You can request deletion of your account and associated data at any time by contacting us.

8. Data Security

We implement appropriate technical and organizational measures to protect your personal data:

• Encryption of data in transit using TLS/SSL.
• Secure authentication through industry-standard providers (Clerk).
• Regular security assessments and updates.
• Access controls limiting data access to authorized personnel only.

While we strive to protect your data, no method of transmission over the Internet is 100% secure. We cannot guarantee absolute security.

9. Your Rights

Depending on your location, you may have the following rights regarding your personal data:

9.1 General Rights

• Access: Request a copy of the personal data we hold about you.
• Correction: Request correction of inaccurate or incomplete data.
• Deletion: Request deletion of your personal data.
• Portability: Request your data in a portable format.
• Objection: Object to certain processing of your data.

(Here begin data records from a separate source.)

File: src/msr_pkg.sv
/*
  Package of the meter serial report port: register map, field layout,
  reset values, report tables, character codes and the state record.
  Assumes a 250 MHz core clock and a 32-bit Avalon-MM register bus.
*/
package msr_pkg;

  // ----------------------------------------------------------------
  // Clock and line rates
  // ----------------------------------------------------------------
  localparam int CLK_HZ = 250_000_000;
  localparam int BAUD_2400 = 2400;
  localparam int BIT_CYC_2400 = CLK_HZ / BAUD_2400;
  localparam int OVERSAMPLE = 8;        // Ticks per bit
  localparam logic [2:0] RX_MID = 3'h4; // Tick inside a bit to sample
  localparam logic [3:0] FRAME_BITS = 4'ha;
  localparam logic [6:0] LB_TMO_TICKS = 7'h60; // Twelve bit times

  // ----------------------------------------------------------------
  // Register map (byte addresses)
  // ----------------------------------------------------------------
  localparam logic [7:0] ADDR_CTRL = 8'h00;
  localparam logic [7:0] ADDR_STATION = 8'h04;
  localparam logic [7:0] ADDR_SERVICE = 8'h08;
  localparam logic [7:0] ADDR_STATUS = 8'h0c;
  localparam logic [7:0] ADDR_VALUE = 8'h20; // Nine words of values
  localparam logic [7:0] ADDR_VALUE_END = 8'h44; // One past the ninth word

  // Control fields
  localparam int CTRL_BAUD = 0;   // [1:0] 0=300 1=600 2=1200 3=2400
  localparam int CTRL_CODE = 4;   // [7:4] report code
  localparam int CTRL_FULL = 8;   // Full framing
  localparam int CTRL_REM1 = 9;   // Remote input one requests report
  localparam int CTRL_REM2 = 10;  // Remote input two requests report
  localparam logic [1:0] RST_BAUD = 2'h2;
  localparam logic [3:0] RST_CODE = 4'h0;
  localparam logic RST_FULL = 1'b1;
  localparam logic [6:0] RST_STATION = 7'h00;
  localparam logic [6:0] STATION_MAX = 7'h63;
  localparam logic [7:0] SVC_LOOPBACK = 8'h27;

  // Value word fields
  localparam int VAL_NEG = 24;
  localparam int VAL_OVF = 25;
  localparam int VAL_OVL = 26;
  localparam int VAL_UNL = 27;

  // ----------------------------------------------------------------
  // Report items: 0 input, 1 total, 2/3 alarms, 4/5 hysteresis,
  // 6 peak, 7 valley, 8 tare
  // ----------------------------------------------------------------
  localparam int NUM_ITEMS = 9;
  localparam logic [3:0] ITEM_INPUT = 4'h0;
  localparam logic [3:0] ITEM_TOTAL = 4'h1;
  localparam logic [3:0] ITEM_END = 4'h9;
  localparam logic [15:0][8:0] REP_MASK = '{
    9'h000, 9'h000, 9'h000, 9'h000, 9'h000, 9'h000,
    9'h1ff, 9'h00f, 9'h00e, 9'h1c3, 9'h003, 9'h002,
    9'h1fd, 9'h00d, 9'h1c1, 9'h001};
  localparam logic [8:0][23:0] MNEM = '{
    "TAR", "VAL", "PEA", "HY2", "HY1", "AL2", "AL1", "TOT", "INP"};

  // Record positions
  localparam logic [4:0] POS_MNEM = 5'h03;
  localparam logic [4:0] POS_SP2 = 5'h06;
  localparam logic [4:0] POS_SIGN = 5'h07;
  localparam logic [4:0] POS_STAR = 5'h08;
  localparam logic [4:0] POS_DIG = 5'h09;
  localparam logic [4:0] POS_CR = 5'h0f;
  localparam logic [4:0] POS_LF = 5'h10;

  // Characters
  localparam logic [7:0] CH_SP = 8'h20;
  localparam logic [7:0] CH_MINUS = 8'h2d;
  localparam logic [7:0] CH_STAR = 8'h2a;
  localparam logic [7:0] CH_ZERO = 8'h30;
  localparam logic [7:0] CH_CR = 8'h0d;
  localparam logic [7:0] CH_LF = 8'h0a;
  localparam logic [7:0] CH_O = 8'h4f;
  localparam logic [7:0] CH_U = 8'h55;
  localparam logic [7:0] CH_L = 8'h4c;
  localparam logic [7:0] CMD_ADDR = 8'h4e;   // Address command
  localparam logic [7:0] CMD_REPORT = 8'h50; // Report trigger
  localparam logic [7:0] LB_BYTE = 8'ha5;

  // ----------------------------------------------------------------
  // Types
  // ----------------------------------------------------------------
  typedef enum logic [2:0] {
    REP_IDLE = 3'b001, REP_PICK = 3'b010, REP_SEND = 3'b100
  } msr_rep_t;
  typedef enum logic [2:0] {
    LB_IDLE = 3'b001, LB_RUN = 3'b010, LB_DONE = 3'b100
  } msr_lb_t;

  typedef struct packed {
    logic [1:0] baud;
    logic [3:0] code;
    logic full;
    logic [1:0] rem_en;
    logic [6:0] station;
    logic [8:0][31:0] val;
    logic waitreq;
    logic [31:0] rdata;
    logic [16:0] tick_cnt;
    logic [2:0] tx_sub;
    logic [3:0] tx_bits;
    logic [8:0] tx_sh;
    logic tx_busy;
    logic tx_out;
    logic [7:0] cur_byte;
    msr_rep_t rep;
    logic [3:0] item;
    logic [4:0] pos;
    logic rx_busy;
    logic rx_prev;
    logic [2:0] rx_sub;
    logic [3:0] rx_bits;
    logic [7:0] rx_sh;
    logic [1:0] rem_prev;
    logic key_prev;
    logic addr_wait;
    logic addr_second;
    logic [3:0] addr_tens;
    logic addr_ok;
    msr_lb_t lb;
    logic [6:0] lb_tmo;
    logic pass;
    logic fail;
  } msr_state_t;

endpackage : msr_pkg

File: src/msr_report_port.sv
/*
  Serial report port: Avalon-MM register slave, bit-rate divider,
  asynchronous transmitter and receiver, report sequencer, command
  parser and loop-back self test, all in one state record.
  Assumes pins already synchronous to core_clk and an idle-high line.
*/
// Our own choices: the Avalon-MM interface to the registers and the placing of the registers.
// Behaviour
// - The link runs at one selectable rate of 300, 600, 1200 or 2400 baud.
// - A station number of 0 to 99 is held; zero answers without addressing.
// - A report starts on an enabled remote input or the trigger character.
// - Items of options not fitted are left out of every report.
// - A total overflow puts an asterisk before the digits, after any minus.
// - An overloaded input sends OLOLOL, an underloaded one ULULUL.
// - Codes 0 to 3 select input, peak/valley/tare, alarms, hysteresis.
// - Codes 4 to 9 select total-based reports up to everything.
// - Abbreviated framing drops station, mnemonic and spacing.
// - Records end with CR LF; full framing leads with station, mnemonic.
// - Service code 39 runs a loop-back test showing pass or fail.
`timescale 1ns/1ps
module msr_report_port
  import msr_pkg::*;
#(
  parameter int BIT_CYC = BIT_CYC_2400
) (
  // Clock and reset
  input wire logic core_clk,
  input wire logic rst,
  // Avalon-MM slave
  input wire logic [7:0] address,
  input wire logic read,
  input wire logic write,
  input wire logic [31:0] writedata,
  output logic [31:0] readdata,
  output logic waitrequest,
  // Current loop and panel pins
  input wire logic serial_in,
  output logic serial_out,
  input wire logic remote_input_one_n,
  input wire logic remote_input_two_n,
  input wire logic key_p,
  input wire logic option_alarm,
  input wire logic option_total,
  // Self-test result
  output logic test_pass,
  output logic test_fail
);

  localparam int TICK_2400 = BIT_CYC / OVERSAMPLE;

  // ----------------------------------------------------------------
  // Helpers
  // ----------------------------------------------------------------
  // Tick length for a rate; each halving of the rate doubles it
  function automatic logic [16:0] tick_len(input logic [1:0] sel);
    logic [16:0] base;
    base = 17'(TICK_2400);
    return base << (2'h3 - sel);
  endfunction : tick_len

  function automatic logic item_fit(input logic [3:0] i, input logic al,
                                    input logic tot);
    logic r;
    r = 1'b1;
    if (i == ITEM_TOTAL) begin
      r = tot;
    end else if (i >= 4'h2 && i <= 4'h5) begin
      r = al;
    end
    return r;
  endfunction : item_fit

  // Character at a record position, MSB set when skipped
  function automatic logic [8:0] rec_char(input logic [4:0] pos,
      input logic [3:0] item, input logic [31:0] v,
      input logic [6:0] stn, input logic full);
    logic [8:0] r;
    logic [2:0] d;
    logic [3:0] bcd;
    logic [6:0] tens;
    r = {1'b1, CH_SP};
    d = 3'(pos - POS_DIG);
    bcd = v[4*(5-d) +: 4];
    tens = stn / 7'd10;
    if (pos < POS_SIGN) begin
      r[8] = !full;
      case (pos)
        5'h00: r[7:0] = CH_ZERO | {4'h0, tens[3:0]};
        5'h01: r[7:0] = CH_ZERO | {4'h0, 4'(stn - tens * 7'd10)};
        5'h02, POS_SP2: r[7:0] = CH_SP;
        default: r[7:0] = MNEM[item][8*(2-(pos-POS_MNEM)) +: 8];
      endcase
    end else if (pos == POS_SIGN) begin
      r = {!(v[VAL_NEG] || full), v[VAL_NEG] ? CH_MINUS : CH_SP};
    end else if (pos == POS_STAR) begin
      r = {!(v[VAL_OVF] && item == ITEM_TOTAL), CH_STAR};
    end else if (pos < POS_CR) begin
      if (item == ITEM_INPUT && (v[VAL_OVL] || v[VAL_UNL])) begin
        r = {1'b0, d[0] ? CH_L : (v[VAL_OVL] ? CH_O : CH_U)};
      end else begin
        r = {1'b0, CH_ZERO | {4'h0, bcd}};
      end
    end else begin
      r = {1'b0, pos == POS_CR ? CH_CR : CH_LF};
    end
    return r;
  endfunction : rec_char

  msr_state_t s_q;
  msr_state_t s_d;
  logic tick;
  logic [8:0] rc;
  logic [8:0] mask;
  logic trig_pin;
  logic trig_cmd;
  logic rx_done;

  assign tick = (s_q.tick_cnt == tick_len(s_q.baud) - 17'h1);
  assign rc = rec_char(s_q.pos, s_q.item, s_q.val[s_q.item], s_q.station,
                       s_q.full);
  assign mask = REP_MASK[s_q.code];

  // ----------------------------------------------------------------
  // Next state
  // ----------------------------------------------------------------
  always_comb begin
    s_d = s_q;
    trig_pin = 1'b0;
    trig_cmd = 1'b0;
    rx_done = 1'b0;
    s_d.rx_prev = serial_in;
    s_d.rem_prev = {remote_input_two_n, remote_input_one_n};
    s_d.key_prev = key_p;

    // bit-rate divider, one tick per eighth of a bit
    s_d.tick_cnt = tick ? 17'h0 : s_q.tick_cnt + 17'h1;

    // Register bus: one wait cycle, then the access completes
    if ((read || write) && s_q.waitreq) begin
      s_d.waitreq = 1'b0;
      s_d.rdata = 32'h0000_0000;
      case (address)
        ADDR_CTRL: s_d.rdata = 32'({s_q.rem_en, s_q.full, s_q.code,
                                     2'h0, s_q.baud});
        ADDR_STATION: s_d.rdata = 32'(s_q.station);
        ADDR_STATUS: s_d.rdata = {16'h0000, s_q.rx_sh, 4'h0,
            s_q.fail, s_q.pass, s_q.lb != LB_IDLE, s_q.rep != REP_IDLE};
        default: begin
          if (address >= ADDR_VALUE && address < ADDR_VALUE_END &&
              address[1:0] == 2'h0) begin
            s_d.rdata = s_q.val[4'((address - ADDR_VALUE) >> 2)];
          end
        end
      endcase
    end else if (!s_q.waitreq) begin
      s_d.waitreq = 1'b1;
      if (write) begin
        case (address)
          ADDR_CTRL: begin
            s_d.baud = writedata[CTRL_BAUD +: 2];
            s_d.code = writedata[CTRL_CODE +: 4];
            s_d.full = writedata[CTRL_FULL];
            s_d.rem_en = writedata[CTRL_REM1 +: 2];
            // Restart divider: a shorter tick would otherwise only match after the count wraps
            s_d.tick_cnt = 17'h0;
          end
          ADDR_STATION: begin
            if (writedata <= 32'(STATION_MAX)) begin
              s_d.station = writedata[6:0];
            end
          end
          ADDR_SERVICE: begin
            if (writedata[7:0] == SVC_LOOPBACK && s_q.lb == LB_IDLE &&
                s_q.rep == REP_IDLE && !s_q.tx_busy) begin
              s_d.lb = LB_RUN;
              s_d.lb_tmo = 7'h00;
              s_d.pass = 1'b0;
              s_d.fail = 1'b0;
              s_d.tx_busy = 1'b1;
              s_d.tx_out = 1'b0;
              s_d.tx_sh = {1'b1, LB_BYTE};
              s_d.tx_bits = 4'h0;
              s_d.tx_sub = 3'h0;
              s_d.cur_byte = LB_BYTE;
            end
          end
          default: begin
            if (address >= ADDR_VALUE && address < ADDR_VALUE_END &&
                address[1:0] == 2'h0) begin
              s_d.val[4'((address - ADDR_VALUE) >> 2)] = writedata;
            end
          end
        endcase
      end
    end

    // transmitter: start, eight data, stop, idle at mark
    if (s_q.tx_busy && tick) begin
      s_d.tx_sub = s_q.tx_sub + 3'h1;
      if (s_q.tx_sub == 3'h7) begin
        s_d.tx_out = s_q.tx_sh[0];
        s_d.tx_sh = {1'b1, s_q.tx_sh[8:1]};
        s_d.tx_bits = s_q.tx_bits + 4'h1;
        if (s_q.tx_bits == FRAME_BITS - 4'h1) begin
          s_d.tx_busy = 1'b0;
          s_d.tx_out = 1'b1;
        end
      end
    end

    // Receiver, sampled mid-bit
    if (!s_q.rx_busy) begin
      if (s_q.rx_prev && !serial_in) begin
        s_d.rx_busy = 1'b1;
        s_d.rx_sub = 3'h0;
        s_d.rx_bits = 4'h0;
      end
    end else if (tick) begin
      s_d.rx_sub = s_q.rx_sub + 3'h1;
      if (s_q.rx_sub == RX_MID) begin
        s_d.rx_bits = s_q.rx_bits + 4'h1;
        if (s_q.rx_bits == 4'h0 && serial_in) begin
          s_d.rx_busy = 1'b0;            // Glitch, not a start bit
        end else if (s_q.rx_bits == FRAME_BITS - 4'h1) begin
          s_d.rx_busy = 1'b0;
          rx_done = serial_in;           // Framing error drops the byte
        end else if (s_q.rx_bits != 4'h0) begin
          s_d.rx_sh = {serial_in, s_q.rx_sh[7:1]};
        end
      end
    end

    // address command: letter then two decimal digits
    if (rx_done && s_q.lb == LB_IDLE) begin
      if (s_q.addr_wait) begin
        if (!s_q.addr_second) begin
          s_d.addr_tens = s_q.rx_sh[3:0];
          s_d.addr_second = 1'b1;
        end else begin
          s_d.addr_wait = 1'b0;
          s_d.addr_ok = (7'(s_q.addr_tens) * 7'd10 + 7'(s_q.rx_sh[3:0])
                         == s_q.station);
        end
      end else if (s_q.rx_sh == CMD_ADDR) begin
        s_d.addr_wait = 1'b1;
        s_d.addr_second = 1'b0;
        s_d.addr_ok = 1'b0;
      end else if (s_q.rx_sh == CMD_REPORT) begin
        trig_cmd = (s_q.station == 7'h00) || s_q.addr_ok;
        s_d.addr_ok = 1'b0;
      end
    end

    // remote inputs start a report on their falling edge
    trig_pin = (s_q.rem_en[0] && s_q.rem_prev[0] && !remote_input_one_n) ||
               (s_q.rem_en[1] && s_q.rem_prev[1] && !remote_input_two_n);

    // Report sequencer
    case (s_q.rep)
      REP_IDLE: begin
        if ((trig_pin || trig_cmd) && s_q.lb == LB_IDLE && !s_q.tx_busy) begin
          s_d.rep = REP_PICK;
          s_d.item = 4'h0;
          s_d.pos = 5'h00;
        end
      end
      REP_PICK: begin
        if (s_q.item == ITEM_END) begin
          s_d.rep = REP_IDLE;
        end else if (!mask[s_q.item] ||
                     !item_fit(s_q.item, option_alarm, option_total)) begin
          s_d.item = s_q.item + 4'h1;
        // skipped positions cost no line time
        end else if (rc[8]) begin
          s_d.pos = s_q.pos + 5'h01;
        end else begin
          s_d.rep = REP_SEND;
          s_d.tx_busy = 1'b1;
          s_d.tx_out = 1'b0;
          s_d.tx_sh = {1'b1, rc[7:0]};
          s_d.tx_bits = 4'h0;
          s_d.tx_sub = 3'h0;
          s_d.cur_byte = rc[7:0];
        end
      end
      REP_SEND: begin
        if (!s_q.tx_busy) begin
          s_d.rep = REP_PICK;
          // record closes after the line feed
          if (s_q.pos == POS_LF) begin
            s_d.pos = 5'h00;
            s_d.item = s_q.item + 4'h1;
          end else begin
            s_d.pos = s_q.pos + 5'h01;
          end
        end
      end
      default: s_d.rep = REP_IDLE;
    endcase

    // loop-back check and result hold until a key press
    case (s_q.lb)
      LB_IDLE: ;
      LB_RUN: begin
        if (tick) begin
          s_d.lb_tmo = s_q.lb_tmo + 7'h01;
        end
        if (rx_done) begin
          s_d.lb = LB_DONE;
          s_d.pass = (s_q.rx_sh == LB_BYTE);
          s_d.fail = (s_q.rx_sh != LB_BYTE);
        end else if (s_q.lb_tmo == LB_TMO_TICKS) begin
          s_d.lb = LB_DONE;
          s_d.fail = 1'b1;
        end
      end
      LB_DONE: begin
        if (key_p && !s_q.key_prev) begin
          s_d.lb = LB_IDLE;
          s_d.pass = 1'b0;
          s_d.fail = 1'b0;
        end
      end
      default: s_d.lb = LB_IDLE;
    endcase
  end

  // ----------------------------------------------------------------
  // State register
  // ----------------------------------------------------------------
  always_ff @(posedge core_clk or posedge rst) begin
    if (rst) begin
      s_q <= '0;
      s_q.baud <= RST_BAUD;
      s_q.code <= RST_CODE;
      s_q.full <= RST_FULL;
      s_q.station <= RST_STATION;
      s_q.waitreq <= 1'b1;
      s_q.tx_out <= 1'b1;
      s_q.tx_sh <= '1;
      s_q.rx_prev <= 1'b1;
      s_q.rem_prev <= 2'h3;
      s_q.rep <= REP_IDLE;
      s_q.lb <= LB_IDLE;
    end else begin
      s_q <= s_d;
    end
  end

  assign readdata = s_q.rdata;
  assign waitrequest = s_q.waitreq;
  assign serial_out = s_q.tx_out;
  assign test_pass = s_q.pass;
  assign test_fail = s_q.fail;
endmodule : msr_report_port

9.2 For EU/EEA Residents (GDPR)

If you are in the European Union or European Economic Area, you have additional rights under GDPR, including the right to lodge a complaint with your local data protection authority.

9.3 For California Residents (CCPA)

California residents have the right to:

• Know what personal information is collected.
• Know whether personal information is sold or disclosed and to whom.
• Say no to the sale of personal information (we do not sell personal information).
• Access their personal information.
• Equal service and price, even if they exercise their privacy rights.

To exercise any of these rights, please contact us using the information in Section 13.

10. Children's Privacy

The App is not intended for children under 13 years of age (or 16 in certain jurisdictions). We do not knowingly collect personal information from children under these ages.

If we learn that we have collected personal information from a child under the applicable age, we will take steps to delete that information promptly. If you believe we have collected information from a child, please contact us.

11. International Data Transfers

Your information may be transferred to and processed in countries other than your country of residence. These countries may have data protection laws that are different from the laws of your country.

When we transfer data internationally, we ensure appropriate safeguards are in place, such as standard contractual clauses or other approved mechanisms.

12. Policy Changes

We may update this Privacy Policy from time to time. We will notify you of any changes by:

• Posting the new Privacy Policy on this page.
• Updating the "Last updated" date at the top.
• Sending you a notification through the App for significant changes.

We encourage you to review this Privacy Policy periodically for any changes.

13. Contact Us

If you have any questions about this Privacy Policy or our data practices, please contact us:

• Company: Ophanic Yazılım Teknoloji ve Danışmanlık A.Ş.
• Address: Eğitim Mah. Hızırbey Cad. ARGE Teknopark B Blok No: 118/6 İç Kapı No: 1, Kadıköy, Istanbul, Turkey
• Tax ID: 6440931283
• Email: info@ophanic.com
• Website: https://kriofitness.app

We will respond to your inquiry within 30 days.